I have some diffraction data from single crystal samples on Engin-X. The data naturally consist of spots centred around certain wavelength values, and around certain 2-theta diffraction angles. I can easily fit the position and width of the spot by converting to d-spacing, summing, and using an ordinary gaussian fit with the fitting tool, just like I would do for powder data. However, as well as the change in d-spacing, I’m also interested in recovering the diffraction angle (and spread of angles for a wide peak) from each measured run, which I guess means having a function that varies both with d-spacing and with spectrum number within the run.

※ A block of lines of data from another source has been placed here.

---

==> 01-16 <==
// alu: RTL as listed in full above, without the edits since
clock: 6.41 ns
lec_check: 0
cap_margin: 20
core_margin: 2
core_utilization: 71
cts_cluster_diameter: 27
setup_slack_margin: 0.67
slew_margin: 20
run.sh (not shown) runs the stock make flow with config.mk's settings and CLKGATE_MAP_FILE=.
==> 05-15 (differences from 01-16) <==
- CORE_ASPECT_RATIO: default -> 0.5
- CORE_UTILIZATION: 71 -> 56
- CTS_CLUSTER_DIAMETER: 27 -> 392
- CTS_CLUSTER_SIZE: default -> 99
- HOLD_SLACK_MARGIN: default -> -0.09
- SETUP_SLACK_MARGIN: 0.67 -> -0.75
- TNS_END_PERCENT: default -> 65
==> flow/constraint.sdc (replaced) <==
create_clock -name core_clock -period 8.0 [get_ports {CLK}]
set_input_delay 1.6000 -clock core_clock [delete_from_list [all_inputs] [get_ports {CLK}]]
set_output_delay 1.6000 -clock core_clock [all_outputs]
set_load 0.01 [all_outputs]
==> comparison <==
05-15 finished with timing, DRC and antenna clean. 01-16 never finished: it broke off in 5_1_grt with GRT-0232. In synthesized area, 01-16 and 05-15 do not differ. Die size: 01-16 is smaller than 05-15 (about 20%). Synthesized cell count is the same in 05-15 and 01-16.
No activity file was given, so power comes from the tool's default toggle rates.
Setup of job 6701:
Design LSTM, start of the top module:
module LSTM(clk, Of, En, Ci, Cip, In, Ui, Uf, Uk, Uo, Wi, Wk, Wf, Wo, Vo, Bi, Bo, Bf, Bk, PrevH, Cout, Hout);
 input clk, En, Cip; 
 input [7:0] In, Ci, Ui, Uf, Uk;
 input [7:0] Uo, Wi, Wk, Wf, Wo;
 input [7:0] Vo, Bi, Bo, Bf, Bk;
 input [7:0]           PrevH;
 output [7:0] Cout, Hout;
 output Of;
 wire [7:0] m1, m2, m3, m4;
 wire [7:0] m5, m7, m8;
 wire [7:0] m9, m10, m11, m12;
 wire [7:0] m13, m14, m15, m16;
 wire [7:0] i1, f1, k1, o1;
 wire [7:0] It, Ft, Kt, t1;
 wire [10:0] Cin;
 mult8 ins1(m1, In, Wi); 
 mult8 ins2(m2, PrevH, Ui);
 FA8   ins3(m1, m2, m3, Cip, Cin[0]);
 FA8   ins4(m3, Bi, i1,Cin[0], Cin[1]);
 SigmoidROM sg1(It, i1, clk, En);
 mult8 ins5(m4, In, Wf); 
 mult8 ins6(t1, In, Wf);
 FA8   ins7(t1, m4, m5, Cin[1], Cin[2]);
 FA8   ins8(t1, Bi, f1, Cin[2], Cin[3]);
 SigmoidROM sg2(Ft, f1, clk, En);
 mult8 ins9(m7, In, Wk); 
 mult8 ins10(m8, PrevH, Uk);
 FA8   ins11(m7, m8, m9, Cin[3], Cin[4]);
 FA8   ins12(m9, Bk, k1, Cin[4], Cin[5]);
 SigmoidROM sg3(Kt, k1, clk, En);
 FA8   ins13(It, Kt, m10,Cin[5], Cin[6]);
 FA8   ins14(Ft, Ci, m11, Cin[6], Cin[7]);
 FA8   ins15(m10, m11, Cout, Cin[7], Cin[8]);
 mult8 ins16(m12, In, Wo); 
 mult8 ins17(m13, PrevH, Uo);
 mult8 ins18(m14, Ci, Vo);
 FA8   ins19(m12, m13, m15, Cin[8], Cin[9]);
 FA8   ins21(m14, Bo, m16, Cin[9], Cin[10]);
 FA8   ins22(m16, m15, o1, Cin[10], Of);
 SigmoidROM sg4(Hout, o1, clk, En);
 endmodule
clock: 31.9 ns
lec_check: 0
abc_area: 1
cap_margin: 5
cell_pad_in_sites_detail_placement: 0
cell_pad_in_sites_global_placement: 0
core_margin: 2
core_utilization: 72
cts_cluster_diameter: 42
cts_cluster_size: 15
gpl_routability_driven: 1
hold_slack_margin: -0.1
max_routing_layer: met4
min_routing_layer: met1
place_density_lb_addon: 0.28
setup_slack_margin: -1.43
slew_margin: 30
run.sh (not shown) runs the stock make flow with config.mk's settings and CLKGATE_MAP_FILE=.
Layout checks on job 6701: not met. Flow itself completed; violations: negative setup slack.
--- input diff job 6701..job 6792 ---
Settings: a deleted MAX_ROUTING_LAYER that had been met4; a change of CORE_UTILIZATION from 72 to 36; a change of CAP_MARGIN from 5 to 20; a deleted MIN_ROUTING_LAYER that had been met1; a deleted CELL_PAD_IN_SITES_DETAIL_PLACEMENT that had been 0; a deleted CELL_PAD_IN_SITES_GLOBAL_PLACEMENT that had been 0; a deleted SETUP_SLACK_MARGIN that had been -1.43; a deleted PLACE_DENSITY_LB_ADDON that had been 0.28; a deleted HOLD_SLACK_MARGIN that had been -0.1; a deleted ABC_AREA that had been 1; a deleted CTS_CLUSTER_SIZE that had been 15; a deleted CTS_CLUSTER_DIAMETER that had been 42; a change of SLEW_MARGIN from 30 to 20; a deleted GPL_ROUTABILITY_DRIVEN that had been 1; a change of the clock period (ns, I/O delays scaled along) from 31.9 to 44.2.
Results
- Per the final summary, job 6792 finished and its layout is clean on timing, DRC and antenna.
- When job 6792 is set beside job 6701, its required time of the critical path turns out to be 9.84 ns larger.
- Looking at share of the cycle needed by the critical path after routing, job 6792 sits 20 points below job 6701.
- Looking at area of the core region, job 6792 sits above job 6701.
- Compared to job 6701, job 6792 was floorplanned on a bigger die.
- For the flop share of the area, job 6792 came in 0.25 points higher than job 6701 did.
Inputs modified between job 6792 and job 4196:
Settings: SETUP_SLACK_MARGIN newly set to 2.05; CORE_UTILIZATION changed from 36 to 40.
[summary]
Total cell area at the placement stage in job 4196 vs job 6792: down 0.63%. Looking at worst setup slack after placement across job 6792 and job 4196, the one that comes out lower is job 6792. Per the comparison of job 4196 with job 6792, number of buffers created by CTS about even. Diff job 6792 -> job 4196: die size went down about 10%; global-route wire length before repair decreased by about 3% relative to the old numbers; count of antenna diodes in the layout moved down; register fraction of the total cell area has remained practically unchanged. Diff job 6792 and job 4196: number of iterations in the first detailed-routing pass lower in job 6792.
Relative to job 4196, the following input files were edited for job 1765:
Settings: SETUP_SLACK_MARGIN no longer set, was 2.05; CORE_UTILIZATION now 35, was 40; the clock period (ns, I/O delays scaled along) now 63.1, was 44.2.
## What came out
As far as logic depth of the worst register-to-register path goes, job 4196 and job 1765 are indistinguishable; the numbers are identical.
Job 1765 — post-route clock period utilization 11 points lower, job 4196 as reference
On area added between synthesis and finish, the lower figure sits with job 1765, not job 4196.
Compared to job 4196, job 1765 shows a wider setup margin.
Having completed the whole flow, job 1765 delivered a layout that passed the timing, DRC and antenna checks.
Compared with job 4196, job 1765 shows met1 layer wirelength in the final routing lower by about 3%.

========
## job 6868
Starting RTL as in the previous note.
==> flow/config.mk <==
export PLATFORM = sky130hd
export DESIGN_NAME = LSTM
export DESIGN_NICKNAME = LSTM
export VERILOG_FILES = /design/flow/design.v
export SDC_FILE = /design/flow/constraint.sdc
export NUM_CORES = 4
export LEC_CHECK = 0
export ABC_AREA = 1
export CAP_MARGIN = 20
export CELL_PAD_IN_SITES_DETAIL_PLACEMENT = 0
export CELL_PAD_IN_SITES_GLOBAL_PLACEMENT = 1
export CORE_MARGIN = 2
export CORE_UTILIZATION = 57
export CTS_CLUSTER_DIAMETER = 360
export CTS_CLUSTER_SIZE = 15
export GPL_ROUTABILITY_DRIVEN = 1
export HOLD_SLACK_MARGIN = -0.07
export MIN_ROUTING_LAYER = met1
export SLEW_MARGIN = 20
==> flow/constraint.sdc <==
create_clock -name core_clock -period 36.6 [get_ports {clk}]
set_input_delay 7.3200 -clock core_clock [delete_from_list [all_inputs] [get_ports {clk}]]
set_output_delay 7.3200 -clock core_clock [all_outputs]
set_load 0.01 [all_outputs]
What the final checks of job 6868 revealed, after a flow that finished every stage, was a layout that fails on setup timing.
--- input diff job 6868..job 8979 ---
# job 6868
export LEC_CHECK = 0
export ABC_AREA = 1
export CAP_MARGIN = 20
export CELL_PAD_IN_SITES_DETAIL_PLACEMENT = 0
export CELL_PAD_IN_SITES_GLOBAL_PLACEMENT = 1
export CORE_MARGIN = 2
export CORE_UTILIZATION = 57
export CTS_CLUSTER_DIAMETER = 360
export CTS_CLUSTER_SIZE = 15
export GPL_ROUTABILITY_DRIVEN = 1
export HOLD_SLACK_MARGIN = -0.07
export MIN_ROUTING_LAYER = met1
export SLEW_MARGIN = 20
create_clock -name core_clock -period 36.6 [get_ports {clk}]
# job 8979
export LEC_CHECK = 0
export CAP_MARGIN = 20
export CORE_MARGIN = 2
export CORE_UTILIZATION = 40
export SLEW_MARGIN = 20
create_clock -name core_clock -period 45.0 [get_ports {clk}]
[summary]
Job 8979 went all the way through the flow, and no timing, DRC or antenna check failed. Summary of job 8979 over job 6868: clock buffer instance count of the final layout moved up; global-route wire length before repair moved down; final worst-path setup slack moved up; hold slack moved up; part of the Yosys area used for sequential elements moved up.
What job 6466 does differently from job 8979 at the input level:
# job 8979
export LEC_CHECK = 0
export CAP_MARGIN = 20
export CORE_MARGIN = 2
export CORE_UTILIZATION = 40
export SLEW_MARGIN = 20
create_clock -name core_clock -period 45.0 [get_ports {clk}]
# job 6466
export LEC_CHECK = 0
export CAP_MARGIN = 20
export CORE_MARGIN = 2
export CORE_UTILIZATION = 59
export CTS_CLUSTER_SIZE = 100
export SLEW_MARGIN = 20
export TNS_END_PERCENT = 5
create_clock -name core_clock -period 45.0 [get_ports {clk}]
### Flow results
Diff job 8979 -> job 6466: core box area decreased 33%, multi-input combinational area share increased 1.3 points.
First-pass iteration count of the detailed router in job 6466 is 1 higher than in job 8979
Comparing job 8979 against job 6466, there is no change at all in xor and xnor fraction of the mapped netlist area.
Compared with job 8979, job 6466 has less setup slack.
Edits applied to the flow inputs when going from job 6466 to job 7794:
# job 6466
export LEC_CHECK = 0
export CAP_MARGIN = 20
export CORE_MARGIN = 2
export CORE_UTILIZATION = 59
export CTS_CLUSTER_SIZE = 100
export SLEW_MARGIN = 20
export TNS_END_PERCENT = 5
create_clock -name core_clock -period 45.0 [get_ports {clk}]
# job 7794
export LEC_CHECK = 0
export CAP_MARGIN = 20
export CORE_ASPECT_RATIO = 0.5
export CORE_MARGIN = 10
export CORE_UTILIZATION = 59
export CTS_CLUSTER_SIZE = 100
export SETUP_SLACK_MARGIN = -2.0
export SLEW_MARGIN = 20
export TNS_END_PERCENT = 5
create_clock -name core_clock -period 45.0 [get_ports {clk}]
==> results <==
- Compared to job 6466, job 7794 leaves more free space in the core.
- Looking only at site row count, and setting everything else aside, the lower value of job 7794 and job 6466 goes to job 7794.
- Between job 6466 and job 7794, number of standard cells in the final layout excluding fillers increased.
- When the final numbers for job 7794 and job 6466 were put side by side, the via count turned out to be greater in job 6466.
- In job 7794 the implementation completed, yet the final layout does not meet the checks, the culprit being setup timing.
- Diff job 6466 -> job 7794 | cell area | decrease of 55 um2
### job 7794 -> job 4450
# job 7794
export LEC_CHECK = 0
export CAP_MARGIN = 20
export CORE_ASPECT_RATIO = 0.5
export CORE_MARGIN = 10
export CORE_UTILIZATION = 59
export CTS_CLUSTER_SIZE = 100
export SETUP_SLACK_MARGIN = -2.0
export SLEW_MARGIN = 20
export TNS_END_PERCENT = 5
create_clock -name core_clock -period 45.0 [get_ports {clk}]
# job 4450
export LEC_CHECK = 0
export CAP_MARGIN = 20
export CORE_MARGIN = 2
export CORE_UTILIZATION = 58
export SLEW_MARGIN = 20
export TNS_END_PERCENT = 5
create_clock -name core_clock -period 36.7 [get_ports {clk}]
## What came out
Complete run, failing final checks: job 4450, reason setup timing.
Cell area | job 4450 vs job 7794 | job 4450 larger
When job 4450 is measured against job 7794, its met3 wire length turns out 730 um lower.
Critical path depth on job 4450 is up relative to job 7794.
Lower non-clock buffer count among job 7794 and job 4450: job 7794
Between job 4450 and job 7794, it is job 4450 whose worst setup slack is lower, by 2.65 ns.
Re wire length per cell after detailed routing: job 4450 is 7.5% down on job 7794.
==> flow/design.v <==
`timescale 1ns / 1ps
module mmd5(
  input clk,
  input reset,
  input [63:0]guess,
  input [6:0]itr,
  input [4:0] r,
  input [31:0] k,
  output cracked,
  output [127:0] digest
);
wire [0:127] passwd_hash = 128'hE8CD0953ABDFDE433DFEC7FAA70DF7F6;
reg [0:127] md5_guess;
assign cracked = (md5_guess==passwd_hash);
assign digest = md5_guess;
reg [31:0]a; 
reg [31:0]b; 
reg [31:0]c; 
reg [31:0]d; 
reg [6:0] nextitr;
reg [31:0]f;
reg [31:0]g;
wire [31:0]w[1:0];
assign w[0]={
  guess[39:32],
  guess[47:40],
  guess[55:48],
  guess[63:56]
};
assign w[1]={
  guess[7:0],
  guess[15:8],
  guess[23:16],
  guess[31:24]
};
function [31:0]leftrotate;
  input [31:0]x;
  input [4:0] c;
  begin
    leftrotate=((x) << (c)) | ((x) >> (32 - (c)));
  end
endfunction
integer j;
always @(posedge clk ) begin
  if(~reset)begin
  md5_guess<=0;
  nextitr <= 1;
  a<=32'h67452301;
  b<=32'hefcdab89;
  c<=32'h98badcfe;
  d<=32'h10325476;
  end
  else if(itr==nextitr)begin
    if(itr<=67)nextitr<=itr+1;
    else nextitr<=0;
    if(itr==0)begin
      a<=32'h67452301;
      b<=32'hefcdab89;
      c<=32'h98badcfe;
      d<=32'h10325476;
    end
    else if(itr>0 && itr<65)begin
      if(itr<=16)begin
        f = (b & c) | ((~b) & d);
        g = itr-1;
      end
      else if(itr<=32)begin
        f = (d & b) | ((~d) & c);
        g = (5*(itr-1)+1 ) & 32'd15;
      end
      else if(itr<=48)begin
        f = b ^ c ^ d;
        g = (3*(itr-1) +5) & 32'd15;
      end
      else if(itr<=64)begin
        f = c ^ (b | (~d));
        g = (7*(itr-1)) & 32'd15;
      end
      d <= c;
      c <= b;
      b <= b + leftrotate((a + f + k + ((g<=1)? w[g]:((g==2)? 128 : ((g==14)? 32'd64:0)))), r); 
      a <= d;
    end 
    if( itr == 65 )begin
      a<= 32'h67452301 + a;
      b<= 32'hefcdab89 + b;
      c<= 32'h98badcfe + c;
      d<= 32'h10325476 + d;
    end 
    if( itr == 66 )begin
      for( j = 0 ; j < 4 ; j = j+1 )begin
        md5_guess[8*(j+0)+:8]<=a[8*j+:8];
        md5_guess[8*(j+4)+:8]<=b[8*j+:8];
        md5_guess[8*(j+8)+:8]<=c[8*j+:8];
        md5_guess[8*(j+12)+:8]<=d[8*j+:8];
      end
    end 
  end
end
endmodule
module md5_crack(
  input          clk,
  input          reset_n,
  input          in_valid,
  output         in_ready,
  input  [63:0]  guess,
  output         out_valid,
  output [127:0] digest,
  output         cracked
);
reg  [6:0]  itr;
reg         busy;
reg  [63:0] guess_q;
wire [5:0]  ridx = (itr>0 && itr<65)? itr-1:63;
function [31:0] kconst;
  input [5:0] i;
  begin
    case (i)
      6'd0: kconst = 32'hd76aa478;
      6'd1: kconst = 32'he8c7b756;
      6'd2: kconst = 32'h242070db;
      6'd3: kconst = 32'hc1bdceee;
      6'd4: kconst = 32'hf57c0faf;
      6'd5: kconst = 32'h4787c62a;
      6'd6: kconst = 32'ha8304613;
      6'd7: kconst = 32'hfd469501;
      6'd8: kconst = 32'h698098d8;
      6'd9: kconst = 32'h8b44f7af;
      6'd10: kconst = 32'hffff5bb1;
      6'd11: kconst = 32'h895cd7be;
      6'd12: kconst = 32'h6b901122;
      6'd13: kconst = 32'hfd987193;
      6'd14: kconst = 32'ha679438e;
      6'd15: kconst = 32'h49b40821;
      6'd16: kconst = 32'hf61e2562;
      6'd17: kconst = 32'hc040b340;
      6'd18: kconst = 32'h265e5a51;
      6'd19: kconst = 32'he9b6c7aa;
      6'd20: kconst = 32'hd62f105d;
      6'd21: kconst = 32'h02441453;
      6'd22: kconst = 32'hd8a1e681;
      6'd23: kconst = 32'he7d3fbc8;
      6'd24: kconst = 32'h21e1cde6;
      6'd25: kconst = 32'hc33707d6;
      6'd26: kconst = 32'hf4d50d87;
      6'd27: kconst = 32'h455a14ed;
      6'd28: kconst = 32'ha9e3e905;
      6'd29: kconst = 32'hfcefa3f8;
      6'd30: kconst = 32'h676f02d9;
      6'd31: kconst = 32'h8d2a4c8a;
      6'd32: kconst = 32'hfffa3942;
      6'd33: kconst = 32'h8771f681;
      6'd34: kconst = 32'h6d9d6122;
      6'd35: kconst = 32'hfde5380c;
      6'd36: kconst = 32'ha4beea44;
      6'd37: kconst = 32'h4bdecfa9;
      6'd38: kconst = 32'hf6bb4b60;
      6'd39: kconst = 32'hbebfbc70;
      6'd40: kconst = 32'h289b7ec6;
      6'd41: kconst = 32'heaa127fa;
      6'd42: kconst = 32'hd4ef3085;
      6'd43: kconst = 32'h04881d05;
      6'd44: kconst = 32'hd9d4d039;
      6'd45: kconst = 32'he6db99e5;
      6'd46: kconst = 32'h1fa27cf8;
      6'd47: kconst = 32'hc4ac5665;
      6'd48: kconst = 32'hf4292244;
      6'd49: kconst = 32'h432aff97;
      6'd50: kconst = 32'hab9423a7;
      6'd51: kconst = 32'hfc93a039;
      6'd52: kconst = 32'h655b59c3;
      6'd53: kconst = 32'h8f0ccc92;
      6'd54: kconst = 32'hffeff47d;
      6'd55: kconst = 32'h85845dd1;
      6'd56: kconst = 32'h6fa87e4f;
      6'd57: kconst = 32'hfe2ce6e0;
      6'd58: kconst = 32'ha3014314;
      6'd59: kconst = 32'h4e0811a1;
      6'd60: kconst = 32'hf7537e82;
      6'd61: kconst = 32'hbd3af235;
      6'd62: kconst = 32'h2ad7d2bb;
      6'd63: kconst = 32'heb86d391;
      default: kconst = 32'h0;
    endcase
  end
endfunction
function [4:0] rconst;
  input [5:0] i;
  begin
    case (i)
      6'd0: rconst = 5'd7;
      6'd1: rconst = 5'd12;
      6'd2: rconst = 5'd17;
      6'd3: rconst = 5'd22;
      6'd4: rconst = 5'd7;
      6'd5: rconst = 5'd12;
      6'd6: rconst = 5'd17;
      6'd7: rconst = 5'd22;
      6'd8: rconst = 5'd7;
      6'd9: rconst = 5'd12;
      6'd10: rconst = 5'd17;
      6'd11: rconst = 5'd22;
      6'd12: rconst = 5'd7;
      6'd13: rconst = 5'd12;
      6'd14: rconst = 5'd17;
      6'd15: rconst = 5'd22;
      6'd16: rconst = 5'd5;
      6'd17: rconst = 5'd9;
      6'd18: rconst = 5'd14;
      6'd19: rconst = 5'd20;
      6'd20: rconst = 5'd5;
      6'd21: rconst = 5'd9;
      6'd22: rconst = 5'd14;
      6'd23: rconst = 5'd20;
      6'd24: rconst = 5'd5;
      6'd25: rconst = 5'd9;
      6'd26: rconst = 5'd14;
      6'd27: rconst = 5'd20;
      6'd28: rconst = 5'd5;
      6'd29: rconst = 5'd9;
      6'd30: rconst = 5'd14;
      6'd31: rconst = 5'd20;
      6'd32: rconst = 5'd4;
      6'd33: rconst = 5'd11;
      6'd34: rconst = 5'd16;
      6'd35: rconst = 5'd23;
      6'd36: rconst = 5'd4;
      6'd37: rconst = 5'd11;
      6'd38: rconst = 5'd16;
      6'd39: rconst = 5'd23;
      6'd40: rconst = 5'd4;
      6'd41: rconst = 5'd11;
      6'd42: rconst = 5'd16;
      6'd43: rconst = 5'd23;
      6'd44: rconst = 5'd4;
      6'd45: rconst = 5'd11;
      6'd46: rconst = 5'd16;
      6'd47: rconst = 5'd23;
      6'd48: rconst = 5'd6;
      6'd49: rconst = 5'd10;
      6'd50: rconst = 5'd15;
      6'd51: rconst = 5'd21;
      6'd52: rconst = 5'd6;
      6'd53: rconst = 5'd10;
      6'd54: rconst = 5'd15;
      6'd55: rconst = 5'd21;
      6'd56: rconst = 5'd6;
      6'd57: rconst = 5'd10;
      6'd58: rconst = 5'd15;
      6'd59: rconst = 5'd21;
      6'd60: rconst = 5'd6;
      6'd61: rconst = 5'd10;
      6'd62: rconst = 5'd15;
      6'd63: rconst = 5'd21;
      default: rconst = 5'd0;
    endcase
  end
endfunction
wire [4:0]  rchoose = rconst(ridx);
wire [31:0] kchoose = kconst(ridx);
assign in_ready  = ~busy | (itr==68);
assign out_valid = busy & (itr==67);
always @(posedge clk) begin
  if (~reset_n) begin
    busy <= 0;
    itr  <= 68;
  end
  else if (in_valid && in_ready) begin
    busy    <= 1;
    itr     <= 0;
    guess_q <= guess;
  end
  else if (busy) begin
    if (itr==68) busy <= 0;
    else itr <= itr+1;
  end
end
mmd5 cracker(
  .clk(clk),
  .reset(reset_n),
  .guess(guess_q),
  .itr(itr),
  .r(rchoose),
  .k(kchoose),
  .cracked(cracked),
  .digest(digest)
);
endmodule
Settings: LEC_CHECK=0, CAP_MARGIN=20, CORE_MARGIN=2, CORE_UTILIZATION=71, CTS_CLUSTER_SIZE=25, MAX_ROUTING_LAYER=met4, SLEW_MARGIN=20; clock period 9.01 ns.
run.sh (not shown) runs the stock make flow with config.mk's settings and CLKGATE_MAP_FILE=.
The starting point died in global routing (5_1_grt) (GRT-0232).
Change:
--- a/flow/config.mk
+++ b/flow/config.mk
@@ -9,5 +9,5 @@
 export CORE_MARGIN = 2
-export CORE_UTILIZATION = 71
-export CTS_CLUSTER_SIZE = 25
-export MAX_ROUTING_LAYER = met4
+export CORE_UTILIZATION = 40
+export GPL_TIMING_DRIVEN = 0
+export SETUP_SLACK_MARGIN = -0.44
 export SLEW_MARGIN = 20
==> flow/constraint.sdc (replaced) <==
create_clock -name core_clock -period 10.0 [get_ports {clk}]
set_input_delay 2.0000 -clock core_clock [delete_from_list [all_inputs] [get_ports {clk}]]
set_output_delay 2.0000 -clock core_clock [all_outputs]
set_load 0.01 [all_outputs]
Effect:
- Now the flow ran to the end with violations: setup timing
- die area goes up by 76%
- synthesized area stays the same
- synthesized cell count stays the same
Change:
--- a/flow/config.mk
+++ b/flow/config.mk
@@ -9,5 +9,4 @@
 export CORE_MARGIN = 2
-export CORE_UTILIZATION = 40
-export GPL_TIMING_DRIVEN = 0
-export SETUP_SLACK_MARGIN = -0.44
+export CORE_UTILIZATION = 66
+export SETUP_SLACK_MARGIN = -0.46
 export SLEW_MARGIN = 20
==> flow/constraint.sdc (replaced) <==
create_clock -name core_clock -period 7.9 [get_ports {clk}]
set_input_delay 1.5800 -clock core_clock [delete_from_list [all_inputs] [get_ports {clk}]]
set_output_delay 1.5800 -clock core_clock [all_outputs]
set_load 0.01 [all_outputs]
What happened: The new run ended with an error in global routing (5_1_grt); die size decreases by well over a third; synthesized cell count stays the same; area after synthesis stays the same.
Change:
--- a/flow/config.mk
+++ b/flow/config.mk
@@ -9,4 +9,3 @@
 export CORE_MARGIN = 2
-export CORE_UTILIZATION = 66
-export SETUP_SLACK_MARGIN = -0.46
+export CORE_UTILIZATION = 41
 export SLEW_MARGIN = 20
==> flow/constraint.sdc (replaced) <==
create_clock -name core_clock -period 9.81 [get_ports {clk}]
set_input_delay 1.9620 -clock core_clock [delete_from_list [all_inputs] [get_ports {clk}]]
set_output_delay 1.9620 -clock core_clock [all_outputs]
set_load 0.01 [all_outputs]
Result: Now the flow completed without violations. Die area increases by 60%. Synthesized area stays the same. Synthesized cell count is unchanged.
Change:
--- a/flow/config.mk
+++ b/flow/config.mk
@@ -8,4 +8,9 @@
 export CAP_MARGIN = 20
+export CELL_PAD_IN_SITES_GLOBAL_PLACEMENT = 2
 export CORE_MARGIN = 2
-export CORE_UTILIZATION = 41
+export CORE_UTILIZATION = 54
+export CTS_CLUSTER_DIAMETER = 332
+export CTS_CLUSTER_SIZE = 99
+export PLACE_DENSITY = 0.92
 export SLEW_MARGIN = 20
+export TNS_END_PERCENT = 15
==> flow/constraint.sdc (replaced) <==
create_clock -name core_clock -period 10.0 [get_ports {clk}]
set_input_delay 2.0000 -clock core_clock [delete_from_list [all_inputs] [get_ports {clk}]]
set_output_delay 2.0000 -clock core_clock [all_outputs]
set_load 0.01 [all_outputs]
Outcome: With this change the flow aborted during global placement without I/O (3_1_place_gp_skip_io) with GPL-0301; synthesized cell count is unchanged; die area went down by 24%; area after synthesis is unchanged.
Change:
==> flow/config.mk (replaced) <==
export PLATFORM = sky130hd
export DESIGN_NAME = md5_crack
export DESIGN_NICKNAME = md5_crack
export VERILOG_FILES = /design/flow/design.v
export SDC_FILE = /design/flow/constraint.sdc
export NUM_CORES = 4
export LEC_CHECK = 0
export CAP_MARGIN = 30
export CORE_ASPECT_RATIO = 1.27
export CORE_MARGIN = 2
export CORE_UTILIZATION = 50
export GPL_TIMING_DRIVEN = 0
export HOLD_SLACK_MARGIN = 0.15
export MIN_ROUTING_LAYER = met2
export PLACE_DENSITY_LB_ADDON = 0.15
export SETUP_SLACK_MARGIN = 1.17
export SLEW_MARGIN = 5
Outcome: With this change the flow aborted during global routing (5_1_grt), error GRT-0116. Area after synthesis stays the same. Synthesized cell count does not change. Die area came out higher by about 8%.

Is there a general method to do fitting of this kind of data? I see several references to this kind of problem in the Mantid documentation, but only for other techniques like inelastic neutron and muons. I suspect there is more than one way to tackle this problem, but what would be the ‘best’ official way? Should I be looking at how multiple-dimensional event workspaces work? Any advice gratefully received.

Thanks, Joe

I think what you’ve hit on is something which we don’t have an official method of tackling.

@RichardWaiteSTFC had a few quick suggestions:

  1. Export the data in the Workspace2D to an array and use e.g. lmfit - there isn’t a nice instrument agnostic way of doing this, and you would have to also extract tth and phi angles and keep track of them
  2. Transform to Q and make a cut Q perpendicular to Qhkl in the scattering plane though a straight line in Q is an approximation to the curved trajectory of tth scan in Q-space. Also getting the right Q perpendicular might be a bit trickier when the peak is out of the scattering plane.

I will see if any other devs have an idea of how close our code comes to this use case.

We do have a BivariateGaussian fitting function, from what I understand you want x to be d spacing and y to be the angle.